In a 6-3 decision, the court provided the clarity needed on injunctions ruling that the lower courts exceeded their authority when issuing nationwide injunctions:
Held: Universal injunctions likely exceed the equitable authority that Congress has given to federal courts.
The power of the Supreme Court comes from the Constitution, and the Supreme Court can rule broadly, but the power of lower courts comes from Congress, and is not nearly as broad.
The issuance of a universal injunction can be justified only as an exercise of equitable authority, yet Congress has granted federal courts no such power.
The American public should not have been forced to wait sixty years for the Supreme Court to rule on this matter. Congress still needs to act regarding district court overreach, and this decision gives them further justification. Congress gave the lower courts power and Congress can take away that power when it is exceeded.

One-channel media will continue to warn us of the Trump Administration, yet the court addressed the concern of a potentially out-of-control executive (i.e. the Trump Administration) versus an out-of-control judiciary. The court’s ruling referenced one of the most famous judicial decisions, the decision which itself set the limits of judiciary power more than 200 years ago. They had no criticism for the Executive in this matter but did upbraid the lower courts for their actions:
No one disputes that the Executive has a duty to follow the law. But the Judiciary does not have unbridled authority to enforce this obligation—in fact, sometimes the law prohibits the Judiciary from doing so. See, e.g., Marbury v. Madison, 1 Cranch 137 (1803) (concluding that James Madison had violated the law but holding that the Court lacked jurisdiction to issue a writ of mandamus ordering him to follow it).

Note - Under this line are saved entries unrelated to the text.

$ cat config.mk
export PLATFORM = sky130hd
export DESIGN_NAME = conv_mac_engine
export DESIGN_NICKNAME = d
export VERILOG_FILES = /design/src/rtl/conv_mac_engine.sv
export SDC_FILE = /design/constraint.sdc
export NUM_CORES = 1
export LEC_CHECK = 0
export BUFFER_PORTS_ARGS = -buffer_cell sky130_fd_sc_hd__buf_4
export CAP_MARGIN = 0
export CORE_MARGIN = 10
export CORE_UTILIZATION = 62
export DETAILED_ROUTE_END_ITERATION = 7
export HOLD_SLACK_MARGIN = 0.02
export PLACE_DENSITY_LB_ADDON = 0.08
export SYNTH_ARGS = -nofsm -noshare
export SYNTH_HDL_FRONTEND = slang
export SYNTH_SLANG_ARGS = --single-unit
$ cat constraint.sdc
create_clock -name clk -period 7.1 [get_ports clk]
set_input_delay 1.42 -clock clk [delete_from_list [all_inputs] [get_ports clk]]
set_output_delay 1.42 -clock clk [all_outputs]
set_load 0.01 [all_outputs]
$ cat src/rtl/conv_mac_engine.sv
// conv_mac_engine: 1-D convolution engine. Slides a filter across an
// IFmap line held in internal scratchpads and streams one psum per window.
// Ports:
//   clk, rst                       clock, async active-high reset
//   if_wr_en/addr/data             IFmap scratchpad write (IDLE only)
//   filt_wr_en/addr/data           filter scratchpad write (IDLE only)
//   cfg_if_len/filter_len/stride   job config, latched on start
//   start                          job request, sampled in IDLE
//   psum_valid/ready/data          window result stream
//   busy, done, err                job status
module conv_mac_engine #(
  parameter int DATA_WIDTH   = 8,
  parameter int ACC_WIDTH    = 24,
  parameter int IF_DEPTH     = 16,
  parameter int FILTER_DEPTH = 8,
  parameter bit SATURATE     = 1'b0,
  parameter int IAW = $clog2(IF_DEPTH + 1),
  parameter int FAW = $clog2(FILTER_DEPTH + 1)
) (
  input  logic                         clk,
  input  logic                         rst,
  input  logic                         if_wr_en,
  input  logic [IAW-1:0]               if_wr_addr,
  input  logic signed [DATA_WIDTH-1:0] if_wr_data,
  input  logic                         filt_wr_en,
  input  logic [FAW-1:0]               filt_wr_addr,
  input  logic signed [DATA_WIDTH-1:0] filt_wr_data,
  input  logic [IAW-1:0]               cfg_if_len,
  input  logic [FAW-1:0]               cfg_filter_len,
  input  logic [IAW-1:0]               cfg_stride,
  input  logic                         start,
  output logic                         psum_valid,
  input  logic                         psum_ready,
  output logic signed [ACC_WIDTH-1:0]  psum_data,
  output logic                         busy,
  output logic                         done,
  output logic                         err
);

  localparam int IIW = (IF_DEPTH > 1) ? $clog2(IF_DEPTH) : 1;
  localparam int FIW = (FILTER_DEPTH > 1) ? $clog2(FILTER_DEPTH) : 1;
  localparam int WW  = ((IAW > FAW) ? IAW : FAW) + 2;
  localparam int PW  = 2 * DATA_WIDTH;

  typedef enum logic [2:0] {
    S_IDLE, S_CLR, S_MAC, S_DRAIN, S_OUT, S_FIN
  } state_e;

  state_e                        state_q;
  logic [IAW-1:0]                if_len_q;
  logic [IAW-1:0]                stride_q;
  logic [FAW-1:0]                len_q;
  logic [IIW-1:0]                head_q;
  logic [FIW-1:0]                idx_q;
  logic signed [ACC_WIDTH-1:0]   acc_q, acc_d;
  logic                          sat_q, sat_d;
  logic                          rd_vld_q;
  logic                          pv_q;
  logic signed [ACC_WIDTH-1:0]   pd_q;
  logic                          busy_q, done_q, err_q;

  logic signed [DATA_WIDTH-1:0]  if_mem [IF_DEPTH];
  logic signed [DATA_WIDTH-1:0]  filt_mem [FILTER_DEPTH];
  logic signed [DATA_WIDTH-1:0]  if_rd_q, f_rd_q;

  assign psum_valid = pv_q;
  assign psum_data  = pd_q;
  assign busy       = busy_q;
  assign done       = done_q;
  assign err        = err_q;

  // Config screening, done at common width to compare mixed fields.
  logic [WW-1:0] c_ilen, c_len, c_str;
  logic          cfg_bad;
  assign c_ilen = WW'(cfg_if_len);
  assign c_len  = WW'(cfg_filter_len);
  assign c_str  = WW'(cfg_stride);
  assign cfg_bad = (c_len == '0) || (c_len > WW'(FILTER_DEPTH)) ||
                   (c_len > c_ilen) || (c_str == '0) ||
                   (c_ilen == '0) || (c_ilen > WW'(IF_DEPTH));

  // Another window fits iff the advanced window still ends in range;
  // this is the same count as floor((len-L)/stride)+1 without a divider.
  logic [WW-1:0] nxt_head;
  logic          more_win;
  assign nxt_head = WW'(head_q) + WW'(stride_q);
  assign more_win = (nxt_head + WW'(len_q)) <= WW'(if_len_q);

  logic [IIW-1:0] rd_addr;
  logic           last_idx;
  assign rd_addr  = head_q + IIW'(idx_q);
  assign last_idx = (FAW'(idx_q) + FAW'(1)) == len_q;

  logic signed [PW-1:0]        prod;
  logic signed [ACC_WIDTH-1:0] prod_x;
  logic [ACC_WIDTH:0]          sum_w;
  logic                        ovf;
  assign prod   = if_rd_q * f_rd_q;
  assign prod_x = ACC_WIDTH'(prod);
  assign sum_w  = {acc_q[ACC_WIDTH-1], acc_q} +
                  {prod_x[ACC_WIDTH-1], prod_x};
  assign ovf    = sum_w[ACC_WIDTH] ^ sum_w[ACC_WIDTH-1];

  // Accumulate the product read on the previous cycle; once clamped
  // the window keeps its clamp value.
  always_comb begin
    acc_d = acc_q;
    sat_d = sat_q;
    if (rd_vld_q && !sat_q) begin
      if (SATURATE && ovf) begin
        sat_d = 1'b1;
        acc_d = sum_w[ACC_WIDTH] ? {1'b1, {(ACC_WIDTH-1){1'b0}}}
                                 : {1'b0, {(ACC_WIDTH-1){1'b1}}};
      end else begin
        acc_d = sum_w[ACC_WIDTH-1:0];
      end
    end
  end

  // Scratchpads are not reset; their contents survive rst.
  always_ff @(posedge clk) begin
    if (!rst && state_q == S_IDLE) begin
      if (if_wr_en && if_wr_addr < IAW'(IF_DEPTH))
        if_mem[if_wr_addr[IIW-1:0]] <= if_wr_data;
      if (filt_wr_en && filt_wr_addr < FAW'(FILTER_DEPTH))
        filt_mem[filt_wr_addr[FIW-1:0]] <= filt_wr_data;
    end
    if (state_q == S_MAC) begin
      if_rd_q <= if_mem[rd_addr];
      f_rd_q  <= filt_mem[idx_q];
    end
  end

  always_ff @(posedge clk or posedge rst) begin
    if (rst) begin
      state_q  <= S_IDLE;
      if_len_q <= '0;
      stride_q <= '0;
      len_q    <= '0;
      head_q   <= '0;
      idx_q    <= '0;
      acc_q    <= '0;
      sat_q    <= 1'b0;
      rd_vld_q <= 1'b0;
      pv_q     <= 1'b0;
      pd_q     <= '0;
      busy_q   <= 1'b0;
      done_q   <= 1'b0;
      err_q    <= 1'b0;
    end else begin
      unique case (state_q)
        S_IDLE: begin
          if (start) begin
            busy_q <= 1'b1;
            if (cfg_bad) begin
              done_q  <= 1'b1;
              err_q   <= 1'b1;
              state_q <= S_FIN;
            end else begin
              if_len_q <= cfg_if_len;
              len_q    <= cfg_filter_len;
              stride_q <= cfg_stride;
              head_q   <= '0;
              state_q  <= S_CLR;
            end
          end
        end
        S_CLR: begin
          acc_q    <= '0;
          sat_q    <= 1'b0;
          idx_q    <= '0;
          rd_vld_q <= 1'b0;
          state_q  <= S_MAC;
        end
        S_MAC: begin
          acc_q    <= acc_d;
          sat_q    <= sat_d;
          rd_vld_q <= 1'b1;
          idx_q    <= idx_q + FIW'(1);
          if (last_idx) state_q <= S_DRAIN;
        end
        S_DRAIN: begin
          acc_q    <= acc_d;
          sat_q    <= sat_d;
          rd_vld_q <= 1'b0;
          pd_q     <= acc_d;
          pv_q     <= 1'b1;
          state_q  <= S_OUT;
        end
        S_OUT: begin
          if (psum_ready) begin
            pv_q <= 1'b0;
            if (more_win) begin
              head_q  <= IIW'(nxt_head);
              state_q <= S_CLR;
            end else begin
              done_q  <= 1'b1;
              state_q <= S_FIN;
            end
          end
        end
        S_FIN: begin
          done_q  <= 1'b0;
          err_q   <= 1'b0;
          busy_q  <= 1'b0;
          state_q <= S_IDLE;
        end
        default: state_q <= S_IDLE;
      endcase
    end
  end

endmodule
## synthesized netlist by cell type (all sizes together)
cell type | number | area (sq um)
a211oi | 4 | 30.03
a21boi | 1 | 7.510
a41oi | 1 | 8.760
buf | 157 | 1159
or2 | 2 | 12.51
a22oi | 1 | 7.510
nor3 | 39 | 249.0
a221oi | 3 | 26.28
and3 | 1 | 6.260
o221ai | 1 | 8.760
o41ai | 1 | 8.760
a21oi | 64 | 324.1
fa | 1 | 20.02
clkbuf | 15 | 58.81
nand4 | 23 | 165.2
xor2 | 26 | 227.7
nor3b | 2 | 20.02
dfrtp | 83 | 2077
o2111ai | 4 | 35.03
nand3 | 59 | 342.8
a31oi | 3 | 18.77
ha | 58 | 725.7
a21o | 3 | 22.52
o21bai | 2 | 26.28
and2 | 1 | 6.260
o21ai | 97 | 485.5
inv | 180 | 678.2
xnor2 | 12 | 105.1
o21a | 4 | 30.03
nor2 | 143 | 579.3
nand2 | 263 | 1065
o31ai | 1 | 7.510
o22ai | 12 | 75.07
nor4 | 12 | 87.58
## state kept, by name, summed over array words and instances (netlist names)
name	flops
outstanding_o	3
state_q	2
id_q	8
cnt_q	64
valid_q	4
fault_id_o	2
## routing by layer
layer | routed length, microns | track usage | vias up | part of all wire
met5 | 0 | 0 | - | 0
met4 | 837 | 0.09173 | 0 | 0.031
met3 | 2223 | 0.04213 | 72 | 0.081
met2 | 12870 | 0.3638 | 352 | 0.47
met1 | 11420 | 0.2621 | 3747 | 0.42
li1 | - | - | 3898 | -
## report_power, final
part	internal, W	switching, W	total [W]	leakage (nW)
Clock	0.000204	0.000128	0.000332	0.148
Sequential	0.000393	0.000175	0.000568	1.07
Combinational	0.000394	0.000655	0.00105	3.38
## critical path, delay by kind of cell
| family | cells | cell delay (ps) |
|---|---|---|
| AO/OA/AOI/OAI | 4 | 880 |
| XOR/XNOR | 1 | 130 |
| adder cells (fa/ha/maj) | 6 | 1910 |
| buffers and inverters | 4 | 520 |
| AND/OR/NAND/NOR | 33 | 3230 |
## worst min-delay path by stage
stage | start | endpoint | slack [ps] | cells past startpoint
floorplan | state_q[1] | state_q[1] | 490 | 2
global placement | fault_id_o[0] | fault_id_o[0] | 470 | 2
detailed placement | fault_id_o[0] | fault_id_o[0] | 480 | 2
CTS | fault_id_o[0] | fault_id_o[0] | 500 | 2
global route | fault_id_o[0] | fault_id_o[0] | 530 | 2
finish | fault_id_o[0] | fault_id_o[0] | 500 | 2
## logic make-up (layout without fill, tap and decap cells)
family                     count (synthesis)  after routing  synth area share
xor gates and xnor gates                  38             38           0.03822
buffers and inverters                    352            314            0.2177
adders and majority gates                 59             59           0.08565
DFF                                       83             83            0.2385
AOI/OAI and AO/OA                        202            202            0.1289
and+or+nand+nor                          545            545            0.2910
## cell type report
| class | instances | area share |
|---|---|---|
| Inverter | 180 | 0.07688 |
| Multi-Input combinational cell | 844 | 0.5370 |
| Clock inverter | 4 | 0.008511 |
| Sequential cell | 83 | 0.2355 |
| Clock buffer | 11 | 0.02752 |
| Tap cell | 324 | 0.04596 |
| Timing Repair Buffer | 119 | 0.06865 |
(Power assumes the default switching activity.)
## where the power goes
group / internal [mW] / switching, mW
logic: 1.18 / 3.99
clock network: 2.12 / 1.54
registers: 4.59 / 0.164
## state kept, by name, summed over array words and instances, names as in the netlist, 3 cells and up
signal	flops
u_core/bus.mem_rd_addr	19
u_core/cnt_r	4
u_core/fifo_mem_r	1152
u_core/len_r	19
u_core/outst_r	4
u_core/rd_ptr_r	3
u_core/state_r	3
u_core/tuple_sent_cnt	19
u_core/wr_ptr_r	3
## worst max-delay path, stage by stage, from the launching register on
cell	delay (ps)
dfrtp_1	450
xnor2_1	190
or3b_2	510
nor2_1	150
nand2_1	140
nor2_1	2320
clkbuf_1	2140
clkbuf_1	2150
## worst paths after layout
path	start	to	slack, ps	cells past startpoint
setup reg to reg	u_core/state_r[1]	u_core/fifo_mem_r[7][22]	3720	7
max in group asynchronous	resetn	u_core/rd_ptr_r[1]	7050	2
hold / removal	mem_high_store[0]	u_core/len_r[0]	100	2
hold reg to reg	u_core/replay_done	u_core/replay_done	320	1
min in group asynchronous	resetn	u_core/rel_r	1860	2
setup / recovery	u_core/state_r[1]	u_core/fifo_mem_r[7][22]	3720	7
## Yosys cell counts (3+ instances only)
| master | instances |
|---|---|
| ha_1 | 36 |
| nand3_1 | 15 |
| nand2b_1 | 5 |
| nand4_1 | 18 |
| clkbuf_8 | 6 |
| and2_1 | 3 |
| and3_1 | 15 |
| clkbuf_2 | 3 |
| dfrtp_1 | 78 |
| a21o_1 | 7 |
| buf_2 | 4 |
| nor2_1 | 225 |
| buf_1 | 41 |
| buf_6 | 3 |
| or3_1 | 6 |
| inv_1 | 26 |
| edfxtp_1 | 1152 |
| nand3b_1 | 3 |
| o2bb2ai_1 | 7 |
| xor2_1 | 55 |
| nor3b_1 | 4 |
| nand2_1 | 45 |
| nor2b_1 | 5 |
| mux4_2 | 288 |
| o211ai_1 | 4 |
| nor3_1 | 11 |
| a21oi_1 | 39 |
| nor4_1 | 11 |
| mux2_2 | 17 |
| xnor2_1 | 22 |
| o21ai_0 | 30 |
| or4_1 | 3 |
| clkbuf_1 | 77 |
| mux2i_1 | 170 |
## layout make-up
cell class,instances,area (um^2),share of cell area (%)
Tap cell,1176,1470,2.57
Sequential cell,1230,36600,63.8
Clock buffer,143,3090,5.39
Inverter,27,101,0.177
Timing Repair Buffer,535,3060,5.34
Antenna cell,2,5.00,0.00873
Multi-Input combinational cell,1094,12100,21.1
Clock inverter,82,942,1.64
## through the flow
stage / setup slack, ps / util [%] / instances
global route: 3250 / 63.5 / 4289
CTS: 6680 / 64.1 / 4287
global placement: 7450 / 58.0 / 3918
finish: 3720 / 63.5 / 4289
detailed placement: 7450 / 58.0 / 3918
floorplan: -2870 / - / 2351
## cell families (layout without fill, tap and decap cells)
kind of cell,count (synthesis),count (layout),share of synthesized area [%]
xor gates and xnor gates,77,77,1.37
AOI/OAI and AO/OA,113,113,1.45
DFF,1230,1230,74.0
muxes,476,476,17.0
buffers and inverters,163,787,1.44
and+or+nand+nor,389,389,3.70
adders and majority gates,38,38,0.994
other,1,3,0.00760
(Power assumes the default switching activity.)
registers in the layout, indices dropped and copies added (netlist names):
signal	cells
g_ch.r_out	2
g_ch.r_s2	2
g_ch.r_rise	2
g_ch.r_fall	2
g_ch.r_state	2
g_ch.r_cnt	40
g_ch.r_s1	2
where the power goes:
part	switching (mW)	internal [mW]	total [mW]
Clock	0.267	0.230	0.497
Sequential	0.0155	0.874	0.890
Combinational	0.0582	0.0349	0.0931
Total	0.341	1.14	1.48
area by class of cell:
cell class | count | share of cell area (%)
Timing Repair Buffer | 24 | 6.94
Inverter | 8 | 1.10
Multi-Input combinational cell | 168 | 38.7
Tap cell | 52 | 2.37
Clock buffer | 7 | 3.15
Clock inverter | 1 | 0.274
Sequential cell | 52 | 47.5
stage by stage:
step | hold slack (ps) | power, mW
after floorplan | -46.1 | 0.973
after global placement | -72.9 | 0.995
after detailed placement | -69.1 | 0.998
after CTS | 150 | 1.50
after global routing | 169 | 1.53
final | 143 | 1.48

The decision also provided pointed criticism Justice Jackson’s rebuttal. Justice Jackson admonishes the executive while the majority opinion, written by Justice Barrett, Justice Jackson, explains she does not apply the same logic to the judiciary.
But see post, at 15 (JACKSON, J., dissenting) (“If courts do not have the authority to require the Executive to adhere to law universally, . . . compliance with law sometimes becomes a matter of Executive prerogative”). Observing the limits on judicial authority—including, as relevant here, the boundaries of the Judiciary Act of 1789—is required by a judge’s oath to follow the law. JUSTICE JACKSON skips over that part. Because analyzing the governing statute involves boring “legalese,” post, at 3, she seeks to answer “a far more basic question of enormous practical significance: May a federal court in the United States of America order the Executive to follow the law?” Ibid. In other words, it is unnecessary to consider whether Congress has constrained the Judiciary; what matters is how the Judiciary may constrain the Executive. JUSTICE JACKSON would do well to heed her own admonition: “[E]veryone, from the President on down, is bound by law.” Ibid. That goes for judges too.

Is it possible Justice Jackson is not so open-minded and not seeking justice, but rather siding with the political actors attempting to undermine the president? I have a hard time seeing it any other way.
Think about that, 94 districts, and 35 out of the the 40 opinions with nationwide injunctions came from five liberal districts in this country. US Attorney General, Pam Bondi
All considered, this decision was a victory for common sense and justice. Congress should follow-up and act on their own to restrict the clearly out-of-control judiciary, who, if history is any guide, will attempt to seek avenues around this decision. Congress has the authority over the lower courts; they should exercise it when the courts exceed the authority granted.